When asked about why he favored Apple stock over Microsoft, Buffett explained his reasoning pretty succinctly: “In the earlier years, it’s very clear, the answer is stupidity," he said. But as he became close friends with fellow billionaire Bill Gates, he decided just to take it off the table entirely. "I try to stay away from a few things just totally because the inference would be drawn that we might have talked, I might have talked to somebody about something.”
Gates was in attendance at the meeting, and the billionaire pals, in lieu of their usual ping pong match, decided to play a game of bridge.
4. He shared his stance on guns and business.
In conversation with New York Times reporter Andrew Ross Sorkin, Buffett shared that while he wasn’t aware of any Berkshire Hathaway subsidiaries that had any holdings in companies that make firearms, “I do not believe on imposing my political opinions on the activities of our businesses.

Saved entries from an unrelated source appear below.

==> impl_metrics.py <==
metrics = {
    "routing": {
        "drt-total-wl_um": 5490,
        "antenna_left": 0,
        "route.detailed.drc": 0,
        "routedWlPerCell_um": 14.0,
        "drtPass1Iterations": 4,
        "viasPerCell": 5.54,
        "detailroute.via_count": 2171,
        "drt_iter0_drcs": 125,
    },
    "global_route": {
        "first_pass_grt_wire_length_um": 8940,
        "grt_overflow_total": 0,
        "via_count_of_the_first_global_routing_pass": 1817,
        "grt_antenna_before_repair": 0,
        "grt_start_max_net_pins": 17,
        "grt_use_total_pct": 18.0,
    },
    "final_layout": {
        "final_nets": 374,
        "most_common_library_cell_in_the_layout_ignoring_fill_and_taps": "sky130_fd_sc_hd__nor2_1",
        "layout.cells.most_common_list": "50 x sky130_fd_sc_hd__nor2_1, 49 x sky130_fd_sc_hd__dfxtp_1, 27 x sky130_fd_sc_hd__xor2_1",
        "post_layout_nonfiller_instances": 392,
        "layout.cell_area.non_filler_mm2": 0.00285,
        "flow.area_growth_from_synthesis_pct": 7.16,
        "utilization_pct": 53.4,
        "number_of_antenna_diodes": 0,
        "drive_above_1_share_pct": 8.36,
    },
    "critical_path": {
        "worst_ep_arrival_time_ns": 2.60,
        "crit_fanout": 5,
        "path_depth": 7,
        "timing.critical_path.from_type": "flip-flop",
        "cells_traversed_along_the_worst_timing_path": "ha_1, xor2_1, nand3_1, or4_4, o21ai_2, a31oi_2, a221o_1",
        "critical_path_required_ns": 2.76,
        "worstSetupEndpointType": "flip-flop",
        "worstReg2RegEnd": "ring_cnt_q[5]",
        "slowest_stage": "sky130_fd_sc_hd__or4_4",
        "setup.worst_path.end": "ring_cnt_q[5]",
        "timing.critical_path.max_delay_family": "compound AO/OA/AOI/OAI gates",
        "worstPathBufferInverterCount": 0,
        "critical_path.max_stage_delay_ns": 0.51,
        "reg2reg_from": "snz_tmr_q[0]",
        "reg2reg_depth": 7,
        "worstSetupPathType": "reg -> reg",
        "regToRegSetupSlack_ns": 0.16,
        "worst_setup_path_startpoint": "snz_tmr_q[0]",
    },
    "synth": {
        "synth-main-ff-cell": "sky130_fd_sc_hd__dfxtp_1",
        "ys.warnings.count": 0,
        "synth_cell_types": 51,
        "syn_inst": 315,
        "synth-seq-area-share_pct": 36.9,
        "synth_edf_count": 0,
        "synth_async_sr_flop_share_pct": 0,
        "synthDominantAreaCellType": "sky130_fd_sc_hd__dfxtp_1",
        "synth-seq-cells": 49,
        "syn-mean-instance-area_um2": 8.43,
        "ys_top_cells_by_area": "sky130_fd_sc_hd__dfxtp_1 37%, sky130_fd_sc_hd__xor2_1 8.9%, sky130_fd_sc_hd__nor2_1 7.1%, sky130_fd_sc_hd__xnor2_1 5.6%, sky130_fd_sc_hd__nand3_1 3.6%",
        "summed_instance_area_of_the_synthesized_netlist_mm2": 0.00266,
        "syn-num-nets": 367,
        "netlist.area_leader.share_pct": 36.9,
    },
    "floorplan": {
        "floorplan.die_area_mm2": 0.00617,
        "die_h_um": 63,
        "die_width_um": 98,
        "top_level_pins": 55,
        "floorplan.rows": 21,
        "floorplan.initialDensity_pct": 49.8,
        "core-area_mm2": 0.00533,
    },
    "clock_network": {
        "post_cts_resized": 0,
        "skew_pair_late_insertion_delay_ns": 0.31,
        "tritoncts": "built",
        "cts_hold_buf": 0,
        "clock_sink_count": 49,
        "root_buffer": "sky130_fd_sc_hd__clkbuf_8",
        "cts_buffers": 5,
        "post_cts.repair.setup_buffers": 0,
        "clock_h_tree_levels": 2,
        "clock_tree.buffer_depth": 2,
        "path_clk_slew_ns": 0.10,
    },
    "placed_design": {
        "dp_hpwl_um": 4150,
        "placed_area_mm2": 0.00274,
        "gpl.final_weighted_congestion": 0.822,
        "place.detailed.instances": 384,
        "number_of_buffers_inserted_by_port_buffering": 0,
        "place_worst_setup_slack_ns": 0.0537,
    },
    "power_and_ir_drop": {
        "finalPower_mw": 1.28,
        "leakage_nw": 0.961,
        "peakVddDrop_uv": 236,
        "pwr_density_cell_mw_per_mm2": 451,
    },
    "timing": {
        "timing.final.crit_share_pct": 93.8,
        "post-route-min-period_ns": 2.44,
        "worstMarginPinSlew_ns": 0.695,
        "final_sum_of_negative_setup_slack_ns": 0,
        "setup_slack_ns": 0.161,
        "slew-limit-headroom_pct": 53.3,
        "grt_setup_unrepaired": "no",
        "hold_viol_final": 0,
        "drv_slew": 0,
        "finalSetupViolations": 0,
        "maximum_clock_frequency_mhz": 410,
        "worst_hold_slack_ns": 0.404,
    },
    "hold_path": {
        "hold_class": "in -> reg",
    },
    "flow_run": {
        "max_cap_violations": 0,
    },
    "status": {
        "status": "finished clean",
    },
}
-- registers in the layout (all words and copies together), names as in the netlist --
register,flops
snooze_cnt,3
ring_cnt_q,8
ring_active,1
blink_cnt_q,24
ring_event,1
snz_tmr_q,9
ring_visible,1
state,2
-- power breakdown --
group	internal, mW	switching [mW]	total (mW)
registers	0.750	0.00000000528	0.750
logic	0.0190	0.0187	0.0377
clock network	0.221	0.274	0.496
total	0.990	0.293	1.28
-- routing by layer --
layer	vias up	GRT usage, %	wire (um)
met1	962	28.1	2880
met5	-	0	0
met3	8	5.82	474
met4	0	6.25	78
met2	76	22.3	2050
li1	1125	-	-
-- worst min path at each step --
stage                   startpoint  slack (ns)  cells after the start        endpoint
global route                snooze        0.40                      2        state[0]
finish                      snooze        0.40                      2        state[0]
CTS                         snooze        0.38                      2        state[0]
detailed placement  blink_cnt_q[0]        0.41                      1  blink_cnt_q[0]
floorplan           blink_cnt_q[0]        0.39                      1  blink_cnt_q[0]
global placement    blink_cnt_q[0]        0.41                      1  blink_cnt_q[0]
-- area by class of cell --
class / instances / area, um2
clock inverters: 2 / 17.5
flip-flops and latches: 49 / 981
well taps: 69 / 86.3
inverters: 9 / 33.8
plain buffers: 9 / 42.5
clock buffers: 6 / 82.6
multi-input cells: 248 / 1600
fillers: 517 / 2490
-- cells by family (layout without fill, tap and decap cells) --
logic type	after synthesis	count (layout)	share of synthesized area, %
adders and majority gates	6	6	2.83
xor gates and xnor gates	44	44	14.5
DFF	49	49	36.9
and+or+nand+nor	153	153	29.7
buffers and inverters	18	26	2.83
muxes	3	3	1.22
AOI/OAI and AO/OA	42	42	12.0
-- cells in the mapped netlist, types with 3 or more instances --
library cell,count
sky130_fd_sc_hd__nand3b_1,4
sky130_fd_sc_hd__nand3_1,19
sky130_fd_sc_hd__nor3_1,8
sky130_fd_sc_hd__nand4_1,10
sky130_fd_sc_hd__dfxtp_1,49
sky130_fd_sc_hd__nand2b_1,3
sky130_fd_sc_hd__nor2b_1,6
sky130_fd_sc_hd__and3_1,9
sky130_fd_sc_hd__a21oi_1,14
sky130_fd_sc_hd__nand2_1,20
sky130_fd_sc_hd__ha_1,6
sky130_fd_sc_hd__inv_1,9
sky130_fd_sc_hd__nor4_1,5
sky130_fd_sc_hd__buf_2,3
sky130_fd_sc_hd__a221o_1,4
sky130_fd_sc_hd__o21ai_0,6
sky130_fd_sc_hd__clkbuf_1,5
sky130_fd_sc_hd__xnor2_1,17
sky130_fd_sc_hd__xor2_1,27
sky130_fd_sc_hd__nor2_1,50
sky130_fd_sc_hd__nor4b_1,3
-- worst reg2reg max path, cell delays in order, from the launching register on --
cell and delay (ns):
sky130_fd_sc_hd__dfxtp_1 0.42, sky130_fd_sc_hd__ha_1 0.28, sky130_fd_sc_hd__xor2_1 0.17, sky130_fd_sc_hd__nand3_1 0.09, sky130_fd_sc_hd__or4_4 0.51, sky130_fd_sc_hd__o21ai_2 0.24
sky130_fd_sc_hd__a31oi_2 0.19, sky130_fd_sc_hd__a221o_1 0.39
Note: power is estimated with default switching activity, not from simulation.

If you get into which of our companies are pure and which ones aren’t pure, I think it will be very difficult.”
5. He shed light on why he doesn't invest in Amazon.
Apparently part of Buffett’s investment strategy is to not put his money into something that seems to good to be true, and Amazon, even for all its success, falls into that category. “I’ve watched Amazon from the start, and I think what Jeff Bezos has done is something close to a miracle," he said. "The problem is that if I think something will be a miracle, I tend not to bet on it.”
6. He reflected on what Berkshire Hathaway will be without Buffett and Munger.
Though the octogenarian and nonagenarian aren’t leaving the company in the immediate future, when asked about what might happen when someone else has taken the reins of the company, Buffett said that he wasn’t worried. "The reputation belongs to Berkshire now," he said. "For somebody that cares about a business … we absolutely are the first call and will continue to be the first call."